The Chaudière Bridge (French: Pont de la Chaudière) crosses the Ottawa River about 1 km west of Parliament Hill, joining the communities of Gatineau, Quebec, and Ottawa, Ontario, linking Rue Eddy in the Hull sector of Gatineau and Booth Street in Ottawa. The bridge is one portion of multiple spans constituting the Chaudière Crossing, which still contain portions of the first bridge linking Ottawa with Hull dating back to the time of Colonel By in the 1820s.

The bridge passes through the E.B. Eddy Company complex adjacent to the Chaudière Falls, from which the bridge gets its name.

==Union Bridge==
The Chaudière Bridge's earliest predecessor, the 8 span "Union Bridge" was completed under Colonel By's direction in September 1828; the first bridge to link the two young towns. (Its first span, completed January 11, 1827, had been their second attempt at that site, for the first one had collapsed the previous November.) While the main span was a wooden arch, masonry arches were also used for the smaller spans. Thomas McKay had been given contracts to construct two of its stone arches. One of Thomas Burrowes' first assignments during the construction of the Rideau Canal was to help plan and construct the Union Bridge. The bridge had been needed during the construction of the Rideau Canal because Colonel By's initial base of operations was initially in Wright's Town (Hull). The bridge received its name to "symbolize the joining of the Provinces of Upper Canada and Lower Canada". The 212 ft wooden truss bridge which spanned the Chaudière Falls collapsed on May 18, 1836. A ferry service was temporarily used until a new bridge was opened in 1843.

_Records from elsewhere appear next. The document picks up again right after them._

===== config.mk =====
export PLATFORM = sky130hd
export DESIGN_NAME = vga_timing_gen_flat
export DESIGN_NICKNAME = d
export VERILOG_FILES = /design/src/rtl/vga_timing_gen_if.sv /design/src/rtl/vga_timing_gen.sv /design/src/flat_wrapper.sv
export SDC_FILE = /design/constraint.sdc
export NUM_CORES = 1
export LEC_CHECK = 0
export CAP_MARGIN = 15
export CORE_MARGIN = 5
export CORE_UTILIZATION = 45
export DETAILED_ROUTE_END_ITERATION = 8
export PLACE_DENSITY = 0.69
export SKIP_LAST_GASP = 1
export SYNTH_ARGS = -nofsm -noshare
export SYNTH_HDL_FRONTEND = slang
export SYNTH_SLANG_ARGS = --single-unit

===== constraint.sdc =====
create_clock -name clk_50 -period 3.79 [get_ports clk_50]
set_input_delay 0.758 -clock clk_50 [delete_from_list [all_inputs] [get_ports clk_50]]
set_output_delay 0.758 -clock clk_50 [all_outputs]
set_load 0.01 [all_outputs]
File: src/rtl/dcache_pkg.sv
// Shared types and helpers for the N-way data cache.
//   width_e     : CPU access width encoding (unsigned forms are loads only)
//   state_e     : cache controller states
//   load_extract: pick the addressed byte/half out of a word and extend it
//   byte_en     : byte-lane enables for a store of the given width/offset
//   store_lanes : move right-justified store data into its byte lane(s)
package dcache_pkg;

  typedef enum logic [2:0] {
    WID_W  = 3'b000,
    WID_H  = 3'b001,
    WID_B  = 3'b010,
    WID_HU = 3'b101,
    WID_BU = 3'b110
  } width_e;

  typedef enum logic [1:0] {
    ST_IDLE,
    ST_FILL,
    ST_WRITE,
    ST_FLUSH
  } state_e;

  // Half-word accesses use off[1] only, so a misaligned half aligns down.
  function automatic logic [31:0] load_extract(input logic [31:0] word,
                                               input width_e      wid,
                                               input logic [1:0]  off);
    logic [15:0] half;
    logic [7:0]  byt;
    logic [31:0] res;
    half = off[1] ? word[31:16] : word[15:0];
    byt  = word[{off, 3'b000} +: 8];
    case (wid)
      WID_H:   res = {{16{half[15]}}, half};
      WID_HU:  res = {16'h0, half};
      WID_B:   res = {{24{byt[7]}}, byt};
      WID_BU:  res = {24'h0, byt};
      default: res = word;
    endcase
    return res;
  endfunction

  function automatic logic [3:0] byte_en(input width_e wid, input logic [1:0] off);
    logic [3:0] be;
    case (wid)
      WID_H, WID_HU: be = off[1] ? 4'b1100 : 4'b0011;
      WID_B, WID_BU: be = 4'b0001 << off;
      default:       be = 4'b1111;
    endcase
    return be;
  endfunction

  // Lanes outside the enabled bytes are driven to zero.
  function automatic logic [31:0] store_lanes(input logic [31:0] data,
                                              input width_e      wid,
                                              input logic [1:0]  off);
    logic [31:0] res;
    case (wid)
      WID_H, WID_HU: res = {16'h0, data[15:0]} << {off[1], 4'b0000};
      WID_B, WID_BU: res = {24'h0, data[7:0]} << {off, 3'b000};
      default:       res = data;
    endcase
    return res;
  endfunction

endpackage

File: src/rtl/dcache_way.sv
// One way of the set-associative cache: per-set valid bit, tag and data word.
//   clk, rst_n : clock, async active-low reset (clears valid, tag, data)
//   clr        : invalidate every set of this way on the next edge
//   idx, tag   : set index and tag of the current access
//   fill_en    : write tag + full word, mark valid
//   st_en      : lane-masked data update of an already valid line
//   wdata, be  : write data (already lane aligned) and byte enables
//   hit        : line at idx is valid and tag matches
//   vld        : line at idx is valid (victim selection)
//   rd         : data word stored at idx
module dcache_way
  import dcache_pkg::*;
#(
  parameter int SETBITS = 2,
  parameter int TAG_W   = 28
) (
  input  logic               clk,
  input  logic               rst_n,
  input  logic               clr,
  input  logic [SETBITS-1:0] idx,
  input  logic [TAG_W-1:0]   tag,
  input  logic               fill_en,
  input  logic               st_en,
  input  logic [31:0]        wdata,
  input  logic [3:0]         be,
  output logic               hit,
  output logic               vld,
  output logic [31:0]        rd
);
  localparam int SETS = 1 << SETBITS;

  logic [SETS-1:0]             valid_q, valid_d;
  logic [SETS-1:0][TAG_W-1:0]  tag_q, tag_d;
  logic [SETS-1:0][31:0]       data_q, data_d;

  always_comb begin
    valid_d = valid_q;
    tag_d   = tag_q;
    data_d  = data_q;
    if (fill_en) begin
      valid_d[idx] = 1'b1;
      tag_d[idx]   = tag;
    end
    if (fill_en || st_en) begin
      for (int b = 0; b < 4; b++)
        if (be[b]) data_d[idx][8*b +: 8] = wdata[8*b +: 8];
    end
    if (clr) valid_d = '0;
  end

  always_ff @(posedge clk or negedge rst_n) begin
    if (!rst_n) begin
      valid_q <= '0;
      tag_q   <= '0;
      data_q  <= '0;
    end else begin
      valid_q <= valid_d;
      tag_q   <= tag_d;
      data_q  <= data_d;
    end
  end

  assign vld = valid_q[idx];
  assign hit = valid_q[idx] && (tag_q[idx] == tag);
  assign rd  = data_q[idx];

endmodule

File: src/rtl/dcache_nway.sv
// N-way set-associative, write-through, no-write-allocate data cache.
//   clk, rst_n           : clock, async active-low reset
//   req_valid/we/width   : CPU request (held while stall=1), addr, wdata
//   flush                : invalidate all lines (sampled only when idle)
//   rdata, stall         : load result (valid when !stall) and CPU hold
//   mem_req/we/addr/wdata/be, mem_ready, mem_rdata : memory handshake
//   hit_cnt, miss_cnt    : saturating load hit / miss counters
module dcache_nway
  import dcache_pkg::*;
#(
  parameter int SETBITS = 2,
  parameter int WAYS    = 2,
  parameter int CNT_W   = 16
) (
  input  logic             clk,
  input  logic             rst_n,
  input  logic             req_valid,
  input  logic             req_we,
  input  logic [2:0]       req_width,
  input  logic [31:0]      addr,
  input  logic [31:0]      wdata,
  input  logic             flush,
  output logic [31:0]      rdata,
  output logic             stall,
  output logic             mem_req,
  output logic             mem_we,
  output logic [31:0]      mem_addr,
  output logic [31:0]      mem_wdata,
  output logic [3:0]       mem_be,
  input  logic             mem_ready,
  input  logic [31:0]      mem_rdata,
  output logic [CNT_W-1:0] hit_cnt,
  output logic [CNT_W-1:0] miss_cnt
);
  localparam int SETS  = 1 << SETBITS;
  localparam int TAG_W = 30 - SETBITS;
  localparam int RR_W  = (WAYS > 1) ? $clog2(WAYS) : 1;

  logic [SETBITS-1:0] idx;
  logic [TAG_W-1:0]   tag;
  width_e             wid;
  logic [3:0]         st_be;
  logic [31:0]        st_data;

  assign idx     = addr[SETBITS+1:2];
  assign tag     = addr[31:SETBITS+2];
  assign wid     = width_e'(req_width);
  assign st_be   = byte_en(wid, addr[1:0]);
  assign st_data = store_lanes(wdata, wid, addr[1:0]);

  state_e                     state_q, state_d;
  logic                       done_q, done_d;   // store just finished; release it once
  logic [SETS-1:0][RR_W-1:0]  rr_q, rr_d;
  logic [CNT_W-1:0]           hit_cnt_q, hit_cnt_d, miss_cnt_q, miss_cnt_d;

  logic [WAYS-1:0]            hit_vec, vld_vec, fill_we, st_we;
  logic [WAYS-1:0][31:0]      rd_vec;
  logic                       way_clr, hit, any_inv;
  logic [31:0]                hit_word, way_wdata;
  logic [3:0]                 way_be;
  logic [RR_W-1:0]            victim;
  logic                       stall_c, mem_req_c, mem_we_c;
  logic [3:0]                 mem_be_c;
  logic [31:0]                rdata_c;

  assign way_wdata = (state_q == ST_FILL) ? mem_rdata : st_data;
  assign way_be    = (state_q == ST_FILL) ? 4'b1111   : st_be;

  for (genvar w = 0; w < WAYS; w++) begin : g_way
    dcache_way #(.SETBITS(SETBITS), .TAG_W(TAG_W)) u_way (
      .clk     (clk),
      .rst_n   (rst_n),
      .clr     (way_clr),
      .idx     (idx),
      .tag     (tag),
      .fill_en (fill_we[w]),
      .st_en   (st_we[w]),
      .wdata   (way_wdata),
      .be      (way_be),
      .hit     (hit_vec[w]),
      .vld     (vld_vec[w]),
      .rd      (rd_vec[w])
    );
  end

  assign hit = |hit_vec;

  always_comb begin
    hit_word = '0;
    for (int w = 0; w < WAYS; w++)
      if (hit_vec[w]) hit_word = hit_word | rd_vec[w];
  end

  // Lowest-index invalid way wins; otherwise the set's round-robin way.
  always_comb begin
    victim  = rr_q[idx];
    any_inv = 1'b0;
    for (int w = 0; w < WAYS; w++)
      if (!any_inv && !vld_vec[w]) begin
        victim  = RR_W'(w);
        any_inv = 1'b1;
      end
  end

  always_comb begin
    state_d    = state_q;
    done_d     = 1'b0;
    rr_d       = rr_q;
    hit_cnt_d  = hit_cnt_q;
    miss_cnt_d = miss_cnt_q;
    stall_c    = 1'b0;
    mem_req_c  = 1'b0;
    mem_we_c   = 1'b0;
    mem_be_c   = 4'b0000;
    rdata_c    = '0;
    fill_we    = '0;
    st_we      = '0;
    way_clr    = 1'b0;
    case (state_q)
      ST_IDLE: begin
        if (flush) begin
          state_d = ST_FLUSH;
          stall_c = req_valid && !(req_we && done_q);
        end else if (req_valid && req_we) begin
          if (!done_q) begin
            stall_c = 1'b1;
            state_d = ST_WRITE;
          end
        end else if (req_valid) begin
          if (hit) begin
            rdata_c   = load_extract(hit_word, wid, addr[1:0]);
            hit_cnt_d = (&hit_cnt_q) ? hit_cnt_q : hit_cnt_q + 1'b1;
          end else begin
            stall_c    = 1'b1;
            miss_cnt_d = (&miss_cnt_q) ? miss_cnt_q : miss_cnt_q + 1'b1;
            state_d    = ST_FILL;
          end
        end
      end
      ST_FILL: begin
        stall_c   = 1'b1;
        mem_req_c = 1'b1;
        mem_be_c  = 4'b1111;
        if (mem_ready) begin
          fill_we[victim] = 1'b1;
          if (!any_inv)
            rr_d[idx] = (rr_q[idx] == RR_W'(WAYS-1)) ? '0 : rr_q[idx] + 1'b1;
          state_d = ST_IDLE;
        end
      end
      ST_WRITE: begin
        stall_c   = 1'b1;
        mem_req_c = 1'b1;
        mem_we_c  = 1'b1;
        mem_be_c  = st_be;
        if (mem_ready) begin
          st_we   = hit_vec;
          done_d  = 1'b1;
          state_d = ST_IDLE;
        end
      end
      ST_FLUSH: begin
        stall_c = 1'b1;
        way_clr = 1'b1;
        state_d = ST_IDLE;
      end
      default: state_d = ST_IDLE;
    endcase
  end

  always_ff @(posedge clk or negedge rst_n) begin
    if (!rst_n) begin
      state_q    <= ST_IDLE;
      done_q     <= 1'b0;
      rr_q       <= '0;
      hit_cnt_q  <= '0;
      miss_cnt_q <= '0;
    end else begin
      state_q    <= state_d;
      done_q     <= done_d;
      rr_q       <= rr_d;
      hit_cnt_q  <= hit_cnt_d;
      miss_cnt_q <= miss_cnt_d;
    end
  end

  always_ff @(posedge clk) begin
    if (rst_n) assert ($onehot0(hit_vec));
  end

  // Gate with rst_n so the handshake drops the instant reset asserts.
  assign stall     = rst_n & stall_c;
  assign mem_req   = rst_n & mem_req_c;
  assign mem_we    = rst_n & mem_we_c;
  assign mem_be    = rst_n ? mem_be_c : 4'b0000;
  assign rdata     = rst_n ? rdata_c  : '0;
  assign mem_addr  = {addr[31:2], 2'b00};
  assign mem_wdata = st_data;
  assign hit_cnt   = hit_cnt_q;
  assign miss_cnt  = miss_cnt_q;

endmodule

Over the years, the main span had to be replaced several times, however much of the original (1827–1828) spans remained in place. The changes that follow refer mostly to the replacement of the main span.

The Union Suspension Bridge, opened on September 17, 1843 (possibly September 17, 1844), was a 242 ft iron bridge built by Alexander Christie, and designed by Samuel Keefer until 1889 when it was again rebuilt using steel truss construction. The current steel bridge was built by the Dominion Bridge Company in 1919.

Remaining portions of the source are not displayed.